■ **Action item**
Reproduce the entries shown below only from the line with "load_use, taken_issue, flush;" down to the line with "for (int k = PIPE_DEPTH; k >= 1;", keeping both end lines and copying each one exactly.

Records excerpted from a collection:
== Segment start ==
$ cat config.mk
export PLATFORM = sky130hd
export DESIGN_NAME = accumulator_microsequencer
export DESIGN_NICKNAME = d
export VERILOG_FILES = /design/src/rtl/accumulator_seq_pkg.sv /design/src/rtl/accumulator_seq_decode.sv /design/src/rtl/accumulator_microsequencer.sv
export SDC_FILE = /design/constraint.sdc
export NUM_CORES = 1
export LEC_CHECK = 0
export ABC_AREA = 0
export CAP_MARGIN = 0
export CORE_MARGIN = 1
export CORE_UTILIZATION = 41
export CTS_CLUSTER_SIZE = 30
export DETAILED_ROUTE_END_ITERATION = 10
export PLACE_DENSITY = 0.79
export SLEW_MARGIN = 15
export SYNTH_ARGS = -nofsm -noshare
export SYNTH_HDL_FRONTEND = slang
export SYNTH_HIERARCHICAL = 1
export SYNTH_SLANG_ARGS = --single-unit
$ cat constraint.sdc
create_clock -name clk_i -period 2 [get_ports clk_i]
set_input_delay 0.5 -clock clk_i [delete_from_list [all_inputs] [get_ports clk_i]]
set_output_delay 0.5 -clock clk_i [all_outputs]
set_load 0.01 [all_outputs]
File: config.mk
export PLATFORM = sky130hd
export DESIGN_NAME = trap_ctrl
export DESIGN_NICKNAME = d
export VERILOG_FILES = /design/src/rtl/trap_ctrl.sv
export SDC_FILE = /design/constraint.sdc
export NUM_CORES = 1
export LEC_CHECK = 0
export CAP_MARGIN = 20
export CELL_PAD_IN_SITES_DETAIL_PLACEMENT = 1
export CELL_PAD_IN_SITES_GLOBAL_PLACEMENT = 2
export CORE_ASPECT_RATIO = 0.6
export CORE_MARGIN = 5
export CORE_UTILIZATION = 30
export CTS_CLUSTER_SIZE = 30
export DETAILED_ROUTE_END_ITERATION = 8
export DONT_BUFFER_PORTS = 1
export PLACE_DENSITY = 0.81
export RECOVER_POWER = 50
export SLEW_MARGIN = 20
export SYNTH_ARGS = -nofsm -noshare
export SYNTH_HDL_FRONTEND = slang
export SYNTH_SLANG_ARGS = --single-unit
File: constraint.sdc
create_clock -name i_clk -period 1.55 [get_ports i_clk]
set_input_delay 0.0775 -clock i_clk [delete_from_list [all_inputs] [get_ports i_clk]]
set_output_delay 0.0775 -clock i_clk [all_outputs]
set_load 0.01 [all_outputs]
$ cat src/rtl/hazard_ctrl.sv
// Pipeline hazard controller: shadow scoreboard of in-flight destinations,
// operand forwarding selects, load-use/busy stalls, branch flush and debug stepping.
module hazard_ctrl #(
    parameter int ADDR_W      = 5,
    parameter int PIPE_DEPTH  = 3,
    parameter int LOAD_LAT    = 1,
    parameter int FLUSH_SLOTS = 1,
    parameter int CNT_W       = 16
) (
    input  logic                               clk,
    input  logic                               rst,
    input  logic                               id_valid,
    input  logic [ADDR_W-1:0]                  id_rs,
    input  logic [ADDR_W-1:0]                  id_rt,
    input  logic                               id_rs_used,
    input  logic                               id_rt_used,
    input  logic                               id_wen,
    input  logic [ADDR_W-1:0]                  id_rd,
    input  logic                               id_is_load,
    input  logic                               id_branch_taken,
    input  logic                               exe_busy,
    input  logic                               debug_en,
    input  logic                               debug_step,
    output logic [$clog2(PIPE_DEPTH+1)-1:0]    fwd_a_sel,
    output logic [$clog2(PIPE_DEPTH+1)-1:0]    fwd_b_sel,
    output logic [PIPE_DEPTH+1:0]              stage_en,
    output logic [PIPE_DEPTH+1:0]              stage_rst,
    output logic                               stall,
    output logic [CNT_W-1:0]                   stall_cycles
);

    localparam int SEL_W = $clog2(PIPE_DEPTH + 1);
    localparam int FCW   = (FLUSH_SLOTS > 1) ? $clog2(FLUSH_SLOTS + 1) : 1;

    logic [PIPE_DEPTH:1]             sb_valid;
    logic [PIPE_DEPTH:1]             sb_wen;
    logic [PIPE_DEPTH:1]             sb_load;
    logic [PIPE_DEPTH:1][ADDR_W-1:0] sb_rd;
    logic [FCW-1:0]                  flush_cnt;
    logic                            step_prev;

    logic [SEL_W-1:0] sel_a, sel_b;
    logic             hold, load_use, taken_issue, flush;

    // Youngest matching producer wins; address 0 is hardwired and never forwards.
    function automatic logic [SEL_W-1:0] fwd_pick(
        input logic [ADDR_W-1:0]             src,
        input logic                          used,
        input logic [PIPE_DEPTH:1]           v,
        input logic [PIPE_DEPTH:1]           w,
        input logic [PIPE_DEPTH:1][ADDR_W-1:0] rd
    );
        fwd_pick = '0;
        if (used && src != '0) begin
            for (int k = PIPE_DEPTH; k >= 1; k--) begin
                if (v[k] && w[k] && rd[k] == src) fwd_pick = SEL_W'(k);
            end
        end
    endfunction

    always_comb begin
        sel_a = fwd_pick(id_rs, id_rs_used, sb_valid, sb_wen, sb_rd);
        sel_b = fwd_pick(id_rt, id_rt_used, sb_valid, sb_wen, sb_rd);
        load_use = 1'b0;
        for (int k = 1; k <= PIPE_DEPTH; k++) begin
            if (sb_load[k] && k <= LOAD_LAT && (sel_a == SEL_W'(k) || sel_b == SEL_W'(k)))
                load_use = id_valid;
        end
        hold        = debug_en && !(debug_step && !step_prev);
        taken_issue = id_valid && id_branch_taken;
        flush       = (flush_cnt != '0) || taken_issue;
    end

    always_comb begin
        stage_en  = '1;
        stage_rst = '0;
        stall     = 1'b0;
        fwd_a_sel = sel_a;
        fwd_b_sel = sel_b;
        if (rst) begin
            stage_rst = '1;
            fwd_a_sel = '0;
            fwd_b_sel = '0;
        end else if (hold) begin
            stage_en = '0;
        end else if (exe_busy) begin
            stage_en[2:0] = '0;
            stage_rst[3]  = 1'b1;
            stall         = 1'b1;
        end else if (load_use) begin
            stage_en[1:0] = '0;
            stage_rst[2]  = 1'b1;
            stall         = 1'b1;
        end else if (flush) begin
            stage_rst[1] = 1'b1;
        end
    end

    always_ff @(posedge clk) begin
        if (rst) begin
            sb_valid     <= '0;
            sb_wen       <= '0;
            sb_load      <= '0;
            sb_rd        <= '0;
            flush_cnt    <= '0;
            stall_cycles <= '0;
            step_prev    <= 1'b0;
        end else begin
            step_prev <= debug_step;
            if (!hold) begin
                if (stall && stall_cycles != '1) stall_cycles <= stall_cycles + 1'b1;
                for (int k = PIPE_DEPTH; k >= 2; k--) begin
                    sb_valid[k] <= sb_valid[k-1];
                    sb_wen[k]   <= sb_wen[k-1];
                    sb_load[k]  <= sb_load[k-1];
                    sb_rd[k]    <= sb_rd[k-1];
                end
                if (exe_busy) begin
                    // EXE occupant stays put; a bubble drains into the stage after it
                    sb_valid[1] <= sb_valid[1];
                    sb_wen[1]   <= sb_wen[1];
                    sb_load[1]  <= sb_load[1];
                    sb_rd[1]    <= sb_rd[1];
                    sb_valid[2] <= 1'b0;
                    sb_wen[2]   <= 1'b0;
                    sb_load[2]  <= 1'b0;
                    sb_rd[2]    <= '0;
                end else if (load_use) begin
                    sb_valid[1] <= 1'b0;
                    sb_wen[1]   <= 1'b0;
                    sb_load[1]  <= 1'b0;
                    sb_rd[1]    <= '0;
                end else begin
                    sb_valid[1] <= id_valid;
                    sb_wen[1]   <= id_wen;
                    sb_load[1]  <= id_is_load;
                    sb_rd[1]    <= id_rd;
                    if (flush) flush_cnt <= taken_issue ? FCW'(FLUSH_SLOTS - 1) : flush_cnt - 1'b1;
                end
            end
        end
    end

endmodule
== Segment end ==
■ **Result for this task**
    logic             hold, load_use, taken_issue, flush;

    // Youngest matching producer wins; address 0 is hardwired and never forwards.
    function automatic logic [SEL_W-1:0] fwd_pick(
        input logic [ADDR_W-1:0]             src,
        input logic                          used,
        input logic [PIPE_DEPTH:1]           v,
        input logic [PIPE_DEPTH:1]           w,
        input logic [PIPE_DEPTH:1][ADDR_W-1:0] rd
    );
        fwd_pick = '0;
        if (used && src != '0) begin
            for (int k = PIPE_DEPTH; k >= 1; k--) begin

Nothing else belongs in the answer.